→ Exercise directions
Word for word, set down every line of the entries below from the line with "localparam RANGE4 = 6'b000100;" to the line with "reg [3:0] clz4;", including both, and no other line.

→ Information supplied
==> job 825: inputs <==
==> flow/design.v <==
`timescale 1ns / 1ps
module alu_top(
    input             clk,
    input      [31:0] a_in,
    input      [31:0] b_in,
    input      [3:0]  aluc_in,
    output reg [31:0] r_out,
    output reg        zero_out,
    output reg        overflow_out
    );
    reg  [31:0] a_q, b_q;
    reg  [3:0]  aluc_q;
    wire [31:0] r;
    wire        zero, overflow;
    alu u_alu(.a(a_q), .b(b_q), .overflow(overflow), .zero(zero), .r(r), .aluc(aluc_q));
    always @(posedge clk) begin
        a_q          <= a_in;
        b_q          <= b_in;
        aluc_q       <= aluc_in;
        r_out        <= r;
        zero_out     <= zero;
        overflow_out <= overflow;
    end
endmodule

`timescale 1ns / 1ps
module alu(
    input [31:0]a,
    input [31:0]b,
    output overflow,
    output zero,
    output [31:0]r,
    input [3:0] aluc   
    );
    parameter Add    =    3'b000;     
    parameter Addu    =    3'b010;     
    parameter Sub    =     3'b001;     
    parameter Subu    =    3'b011;     
    parameter And    =    3'b100;     
    parameter Or    =    3'b101;     
    parameter Xor    =    3'b110;     
	 parameter Lui1    =    3'b111;     
	 wire signed [31:0] sa=a,sb=b;
	 reg [32:0]result;
always@(*)begin
        case(aluc)
            Addu: begin
                result=a+b;
            end
            Subu: begin
                result=a-b;
            end
            Add: begin
                result=sa+sb;
            end
            Sub: begin
                result=sa-sb;
            end
            And: begin
                result=a&b;
            end
            Or: begin
                result=a|b;
            end
            Xor: begin
                result=a^b;
            end
            Lui1: begin
				result = {b[15:0], 16'b0};
				end
            default:
                result=a+b;
        endcase
    end
    assign r=result[31:0];
    assign zero=(r==32'b0)?1:0;
    assign overflow=result[32];
endmodule
### flow/run.sh
#!/bin/bash
# the make line also repeats each setting of config.mk as NAME=value (left out here)
make -C /OpenROAD-flow-scripts/flow DESIGN_CONFIG=/design/flow/config.mk WORK_HOME=/design/flow/orfs CLKGATE_MAP_FILE= finish
### flow/config.mk
export PLATFORM = sky130hd
export DESIGN_NAME = cordic
export DESIGN_NICKNAME = cordic
export VERILOG_FILES = /design/flow/design.v
export SDC_FILE = /design/flow/constraint.sdc
export NUM_CORES = 4
export LEC_CHECK = 0
export ABC_AREA = 0
export CAP_MARGIN = 15
export CORE_MARGIN = 2
export CORE_UTILIZATION = 72
export CTS_CLUSTER_DIAMETER = 372
export CTS_CLUSTER_SIZE = 99
export HOLD_SLACK_MARGIN = -0.1
export PLACE_DENSITY = 0.4
export SLEW_MARGIN = 20
export TNS_END_PERCENT = 5
Design PE, start of the top module:
module PE (input [31:0] x, input [31:0] w, input [31:0] acc, output reg [31:0] res, input clk, output reg [31:0] wout);
Size: ~6600 cells after synthesis, roughly 130 flip-flops, about 160 I/O pins, about 42000 um2 of cells after synthesis.
make LEC_CHECK=0 ABC_AREA=1 CAP_MARGIN=20 CORE_MARGIN=2 CORE_UTILIZATION=60 CTS_CLUSTER_SIZE=98 SLEW_MARGIN=20 finish   # period 21.5 ns
run.sh (not shown) runs the stock make flow with config.mk's settings and CLKGATE_MAP_FILE=.
Edit:
Settings changed: ABC_AREA 1 to default, CORE_UTILIZATION 60 to 67, CTS_CLUSTER_DIAMETER from default to 359, CTS_CLUSTER_SIZE 98 to default, MAX_ROUTING_LAYER from default to met4, SETUP_SLACK_MARGIN from default to -1.22.
Clock period 21.5 ns to 15.7 ns, I/O delays scaled along.
The new run finished but failed the layout checks on setup timing.
Cell area grows by 21%.
Area after synthesis came out higher by 4.3%.
Final cell count decreases by 0.78%.
== run 1 ==
==> flow/design.v <==
module alu #(
    parameter INST_W = 4,
    parameter INT_W  = 6,
    parameter FRAC_W = 10,
    parameter DATA_W = INT_W + FRAC_W
)(
    input                      i_clk,
    input                      i_rst_n,
    input                      i_in_valid,
    output                     o_busy,
    input         [INST_W-1:0] i_inst,
    input  signed [DATA_W-1:0] i_data_a,
    input  signed [DATA_W-1:0] i_data_b,
    output                     o_out_valid,
    output        [DATA_W-1:0] o_data
);
localparam SADD = 4'd0;  
localparam SSUB = 4'd1;  
localparam SMUL = 4'd2;  
localparam SACC = 4'd3;  
localparam SOFT = 4'd4;  
localparam XOR = 4'd5;   
localparam ARSH = 4'd6;  
localparam LROT = 4'd7;  
localparam CLZ = 4'd8;   
localparam RM4 = 4'd9;   
localparam MEM_H = 16;   
integer i;
localparam RANGE1 = 6'b100000;
localparam RANGE2 = 6'b010000;
localparam RANGE3 = 6'b001000;
localparam RANGE4 = 6'b000100;
localparam RANGE5 = 6'b000010;
localparam RANGE6 = 6'b000001;
localparam WAIT = 1'b0;
localparam EXE = 1'b1;
reg signed [DATA_W-1:0] comb_result; 
reg [DATA_W-1:0] rot_result; 
reg [DATA_W-1:0] add_sub_result;
reg signed [DATA_W+3:0] acc_result20;
reg signed [DATA_W-1:0] acc_result;
reg signed [DATA_W:0] add_sub_result17;
reg [DATA_W-1:0] arsh_result;
reg [2*DATA_W-1:0] lrot_base;
reg [DATA_W-1:0] lrot_result;
reg [4:0] clz_result;
reg [12:0] rm4_result;
reg [7:0] clz8;
reg [3:0] clz4;
wire [5:0] soft_range;
reg signed [DATA_W-1:0] soft_result;
reg [DATA_W-1:0] o_data_buffer;
reg busy_buffer;
reg ovalid_buffer;
reg [INST_W-1:0] inst_buffer;
reg signed [DATA_W-1:0] data_a_buffer;
reg signed [DATA_W-1:0] data_b_buffer;
reg signed [DATA_W+3:0] acc_mem [MEM_H-1:0];     
reg cs, ns;
always @(posedge i_clk or negedge i_rst_n) begin
    if(!i_rst_n) begin
        for (i=0; i<16; i=i+1) begin
            acc_mem[i] <= 20'd0;
        end
    end
    else if (inst_buffer == SACC)begin
        acc_mem[data_a_buffer[3:0]] <= acc_result20;
    end
end
always @(posedge i_clk or negedge i_rst_n) begin
    if(!i_rst_n) begin
        cs <= WAIT;
    end
    else begin
        cs <= ns;
    end
end
always @(*) begin
    if (cs == WAIT) begin
        ns = (i_in_valid) ? EXE : WAIT;
    end
    else begin
        ns = WAIT;
    end
end
always @(posedge i_clk or negedge i_rst_n) begin
    if(!i_rst_n) begin
        busy_buffer <= 1'b0;
        ovalid_buffer <= 1'b0;
        inst_buffer <= 4'd0;
        o_data_buffer <= 16'd0;
        data_a_buffer <= 16'd0;
        data_b_buffer <= 16'd0;
    end
    else begin
        inst_buffer <= i_inst;
        o_data_buffer <= comb_result;
        data_a_buffer <= i_data_a;
        data_b_buffer <= i_data_b;
        if (cs == WAIT) begin
            busy_buffer <= (i_in_valid) ? 1'b1 : 1'b0;
            ovalid_buffer <= 1'b0;
        end
        else begin
            busy_buffer <= 1'b0;
            ovalid_buffer <= 1'b1;
        end
    end
end
assign o_data = o_data_buffer;
assign o_out_valid = ovalid_buffer;
assign o_busy = busy_buffer;
assign soft_range[5] = data_a_buffer >= 16'sh0800;                                      
assign soft_range[4] = (data_a_buffer >= 16'sh0000) && (data_a_buffer < 16'sh0800);     
assign soft_range[3] = (data_a_buffer >= 16'shfc00) && (data_a_buffer < 16'sh0000);     
assign soft_range[2] = (data_a_buffer >= 16'shf800) && (data_a_buffer < 16'shfc00);     
assign soft_range[1] = (data_a_buffer >= 16'shf400) && (data_a_buffer < 16'shf800);     
assign soft_range[0] = (data_a_buffer < 16'shf400);                                     
always @(*) begin
    comb_result = 16'd0;
    case(inst_buffer)
        SADD : begin
            comb_result = add_sub_result;
        end
        SSUB : begin
            comb_result = add_sub_result;
        end 
        SMUL : begin
            comb_result = S_mul(data_a_buffer, data_b_buffer);
        end
        SACC : begin
            comb_result = acc_result;
        end
        SOFT : begin
            comb_result = soft_result;
        end
        XOR : begin
            comb_result = data_a_buffer ^ data_b_buffer;
        end
        ARSH : begin
            comb_result = arsh_result;
        end
        LROT : begin
            comb_result = lrot_result;
        end
        CLZ : begin
            comb_result = (clz_result[4]) ? 16'h0010 : {12'b0, clz_result[3:0]};
        end
        RM4 : begin
            comb_result = {3'd0,rm4_result};
        end
    endcase
end
always @(*) begin
    acc_result20 = (acc_mem[data_a_buffer[3:0]] + data_b_buffer);
    if (acc_result20 > 20'sh07fff) begin
        acc_result = 16'h7fff;
    end
    else if (acc_result20 < 20'shf8000) begin
        acc_result = 16'h8000;
    end
    else begin
        acc_result = acc_result20[DATA_W-1:0];
    end
end
always @(*) begin
    add_sub_result17 = (inst_buffer[0]) ? (data_a_buffer - data_b_buffer) : (data_a_buffer + data_b_buffer);
    if (!add_sub_result17[DATA_W]) begin  
        add_sub_result = (add_sub_result17 > 17'sh07fff) ? 16'h7fff : add_sub_result17[DATA_W-1:0];  
    end
    else begin   
        add_sub_result = (add_sub_result17 < 17'sh18000) ? 16'h8000 : add_sub_result17[DATA_W-1:0];
    end
end
always @(*) begin
    soft_result = 16'd0;
    case (soft_range)
        RANGE1 : begin               
            soft_result = data_a_buffer;                                                                     
        end 
        RANGE2 : begin                           
            soft_result = dev3($signed({data_a_buffer, 1'b0}) + 18'sh00800);     
        end
        RANGE3 : begin
            soft_result = dev3($signed(({data_a_buffer[DATA_W-1], data_a_buffer})) + 18'sh00800);          
        end
        RANGE4 : begin
            soft_result = dev9($signed({data_a_buffer, 1'b0}) + 18'sh01400);     
        end
        RANGE5 : begin
            soft_result = dev9($signed({data_a_buffer[DATA_W-1], data_a_buffer}) + 18'sh00c00);          
        end
        RANGE6 : begin
            soft_result = 16'd0;                                                                     
        end
    endcase
end
always @(*) begin
    arsh_result = data_a_buffer >>> data_b_buffer[4:0];
end
always @(*) begin
    lrot_base = {2{data_a_buffer}};
    lrot_result = lrot_base[(5'd16-data_b_buffer[4:0])+:DATA_W];
end
always @(*) begin
    clz_result[4] = (~|data_a_buffer);
    clz_result[3] = (~|data_a_buffer[15:8]);
    clz8 = (clz_result[3]) ? data_a_buffer[7:0] : data_a_buffer[15:8];
    clz_result[2] = (~|clz8[7:4]);
    clz4 = (clz_result[2]) ? clz8[3:0] : clz8[7:4];
    clz_result[1] = (~|clz4[3:2]);
    clz_result[0] = (clz_result[1]) ? ~clz4[1] : ~clz4[3];
end
always @(*) begin
    for (i=0; i<13; i=i+1) begin
        rm4_result[i] = data_a_buffer[i+:4] == data_b_buffer[(15-i)-:4];
    end
end
function automatic [DATA_W-1:0] S_mul;
    input signed [DATA_W-1:0] data_a;
    input signed [DATA_W-1:0] data_b;
    reg signed [2*DATA_W-1:0] mul_result;
    begin
        mul_result = data_a * data_b;
        if (!mul_result[2*DATA_W-1]) begin
            if (mul_result > 32'sh01fffc00) begin
                S_mul = 16'h7fff;  
            end
            else begin
                S_mul = (mul_result[9]) ? mul_result[25:10] + 16'sd1 : mul_result[25:10];   
            end
        end
        else begin
            if (mul_result < 32'shfe000000) begin
                S_mul = 16'h8000;   
            end
            else begin
                S_mul = (mul_result[9]) ? mul_result[25:10] + 16'sd1 : mul_result[25:10];   
            end
        end
    end
endfunction
localparam EXT_BIT = 10;
function automatic [DATA_W-1:0] dev3;
    input signed [17:0] devident;        
    reg signed [EXT_BIT+17:0] ext_devident;
    reg signed [EXT_BIT+17:0] Q0;
    reg signed [EXT_BIT+17:0] Q1;
    reg signed [EXT_BIT+17:0] Q2;
    reg signed [EXT_BIT+17:0] Q3, Q3_plus1;
    begin
        ext_devident = {devident, 10'b0};            
        Q0 = ((ext_devident >> 2) + ext_devident) >> 2;
        Q1 = (Q0 + ext_devident) >> 1;
        Q2 = ((Q1 >> 6) + Q1);
        Q3 = ((Q2 >> 12) + Q2) >> 1;
        Q3_plus1 = Q3 + $signed({18'h00001,10'b0});   
        dev3 = (Q3[EXT_BIT-1]) ? Q3_plus1[EXT_BIT+15:EXT_BIT] : Q3[EXT_BIT+15:EXT_BIT];
    end
endfunction
function automatic [DATA_W-1:0] dev9;
    input signed [17:0] devident;
    reg signed [EXT_BIT+17:0] ext_devident;
    reg signed [EXT_BIT+17:0] Q0;
    reg signed [EXT_BIT+17:0] Q1;
    reg signed [EXT_BIT+17:0] Q2;
    reg signed [EXT_BIT+17:0] Q3, Q3_plus1;
    begin
        ext_devident = {devident, 10'b0};    
        Q0 = ((ext_devident >> 1) + ext_devident) >> 1;
        Q1 = (Q0 + ext_devident) >> 1;
        Q2 = ((Q1 >> 6) + Q1);
        Q3 = ((Q2 >> 12) + Q2) >> 3;
        Q3_plus1 = Q3 + $signed({18'h00001,10'b0});   
        dev9 = (Q3[EXT_BIT-1]) ? Q3_plus1[EXT_BIT+15:EXT_BIT] : Q3[EXT_BIT+15:EXT_BIT];
    end
endfunction
endmodule
==> flow/config.mk <==
export PLATFORM = sky130hd
export DESIGN_NAME = alu
export DESIGN_NICKNAME = alu
export VERILOG_FILES = /design/flow/design.v
export SDC_FILE = /design/flow/constraint.sdc
export NUM_CORES = 4
export LEC_CHECK = 0
export ABC_AREA = 1
export CAP_MARGIN = 5
export CORE_MARGIN = 2
export CORE_UTILIZATION = 70
export CTS_CLUSTER_DIAMETER = 335
export GPL_ROUTABILITY_DRIVEN = 0
export GPL_TIMING_DRIVEN = 1
export HOLD_SLACK_MARGIN = 0.3
export MAX_ROUTING_LAYER = met5
export MIN_ROUTING_LAYER = met1
export SETUP_SLACK_MARGIN = 0.34
export SLEW_MARGIN = 20
==> flow/constraint.sdc <==
create_clock -name core_clock -period 10.5 [get_ports {i_clk}]
set_input_delay 2.1000 -clock core_clock [delete_from_list [all_inputs] [get_ports {i_clk}]]
set_output_delay 2.1000 -clock core_clock [all_outputs]
set_load 0.01 [all_outputs]
run.sh (not shown) runs the stock make flow with config.mk's settings and CLKGATE_MAP_FILE=.
> inputs changed (run 1 -> run 2)
Settings: clearing ABC_AREA, which used to be 1; clearing GPL_ROUTABILITY_DRIVEN, which used to be 0; clearing MIN_ROUTING_LAYER, which used to be met1; clearing GPL_TIMING_DRIVEN, which used to be 1; swapping 5 for 20 in CAP_MARGIN; swapping 70 for 66 in CORE_UTILIZATION; clearing HOLD_SLACK_MARGIN, which used to be 0.3; clearing CTS_CLUSTER_DIAMETER, which used to be 335; swapping 0.34 for 0.79 in SETUP_SLACK_MARGIN; clearing MAX_ROUTING_LAYER, which used to be met5; swapping 10.5 for 3.09 in the clock period (ns, I/O delays scaled along).
- Of run 1 and run 2, only run 1 finishes the flow clean.
- Compared with run 1, in run 2 combined area of all synthesized cells lost about 4%; floorplan die width picked up an extra 0.94%; number of instances in the synthesized netlist lost 1043.
- | area fraction in and, or, nand and nor cells | run 2 vs run 1 | 7.2 points lower |
- Run 2 ends up with a xor/xnor share of the synthesized area that is 2.4 points higher than in run 1.
- Total die size: run 2 vs run 1 up 1.9%
- Between run 2 and run 1, the core area is higher for run 2.
- Run 2: and-or/or-and share of the synthesized area 4.7 points above run 1
- The higher cell count listed in synth_stat.txt of run 2 and run 1 is in run 1.
Setup changes, run 2 to run 3
Settings: CTS_CLUSTER_DIAMETER: unset -> 335; CAP_MARGIN: 20 -> 5; PLACE_DENSITY: unset -> 0.66; GPL_TIMING_DRIVEN: unset -> 1; GPL_ROUTABILITY_DRIVEN: unset -> 1; CORE_UTILIZATION: 66 -> 72; ABC_AREA: unset -> 1; SETUP_SLACK_MARGIN: 0.79 -> unset; MAX_ROUTING_LAYER: unset -> met4; MIN_ROUTING_LAYER: unset -> met1; the clock period (ns, I/O delays scaled along): 3.09 -> 8.77.
Results
Final checks on run 3, whose flow otherwise completed, came back failing, citing setup timing.
The arithmetic-cell share of the synthesized area counting full adders, half adders and majority gates in run 3 sits 1.0 points below the value recorded for run 2.
Run 3 gives more floorplan-stage core utilization than run 2 did.
When the final numbers for run 2 and run 3 were put side by side, the area of placed instances turned out to be greater in run 2.
Run 3 — total standard cell area after synthesis 4.1% higher, run 2 as reference
The lower XOR/XNOR share of the synthesized area of run 2 and run 3 is in run 3.
The placeable core region in run 3 sits about 4.5% below the value recorded for run 2.
Compared with run 2, run 3 shows die area that has gone down by a few percent.
Against run 2, run 3 reports a post-synthesis sequential area ratio that is lower.
Proportion of synthesized area in mux cells sits lower in run 3 than in run 2.
Against run 2, run 3 comes in 1043 higher on synthesized netlist cell count.
Run 3 vs. run 2: total CTS buffers went up by 5.
The inputs of run 4 differ from those of run 3 as listed below.
Settings: a deleted GPL_ROUTABILITY_DRIVEN that had been 1; an added SETUP_SLACK_MARGIN of 0.91; an added CTS_CLUSTER_SIZE of 16; a change of CTS_CLUSTER_DIAMETER from 335 to 295; an added TNS_END_PERCENT of 10; a change of CAP_MARGIN from 5 to 20; a deleted MAX_ROUTING_LAYER that had been met4; a deleted GPL_TIMING_DRIVEN that had been 1; a deleted MIN_ROUTING_LAYER that had been met1; an added HOLD_SLACK_MARGIN of 0.29; a change of PLACE_DENSITY from 0.66 to 0.37; a change of the clock period (ns, I/O delays scaled along) from 8.77 to 4.96.
- Run 4 vs run 3: area of placed instances up by more than 10%
- Run 3 -> run 4: post-synth net total delta 0, exact match
- Comparing run 4 against run 3, there is no change at all in chip area.
- As far as chip area estimate from yosys synthesis goes, run 3 and run 4 are indistinguishable; the numbers are identical.
- Comparing run 4 against run 3, there is no change at all in count of flip-flops with a built-in enable after synthesis.
- From run 3 to run 4 the numbers moved as follows: number of placement rows held; instance count after placement with tap cells included shows an increase of 1086; placed wire-length estimate after detailed placement grew by about 26%.
- Minimum setup slack after placement in run 4 is 3.16 ns lower than in run 3
- Run 4 terminated abnormally: clock tree synthesis reported DPL-0033.
- For routability-driven placement congestion ratio, dividing the value from run 4 by the value from run 3 gives 1.09.
- Vertical die dimension came out exactly the same in run 4 and run 3.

→ Solution
localparam RANGE4 = 6'b000100;
localparam RANGE5 = 6'b000010;
localparam RANGE6 = 6'b000001;
localparam WAIT = 1'b0;
localparam EXE = 1'b1;
reg signed [DATA_W-1:0] comb_result; 
reg [DATA_W-1:0] rot_result; 
reg [DATA_W-1:0] add_sub_result;
reg signed [DATA_W+3:0] acc_result20;
reg signed [DATA_W-1:0] acc_result;
reg signed [DATA_W:0] add_sub_result17;
reg [DATA_W-1:0] arsh_result;
reg [2*DATA_W-1:0] lrot_base;
reg [DATA_W-1:0] lrot_result;
reg [4:0] clz_result;
reg [12:0] rm4_result;
reg [7:0] clz8;
reg [3:0] clz4;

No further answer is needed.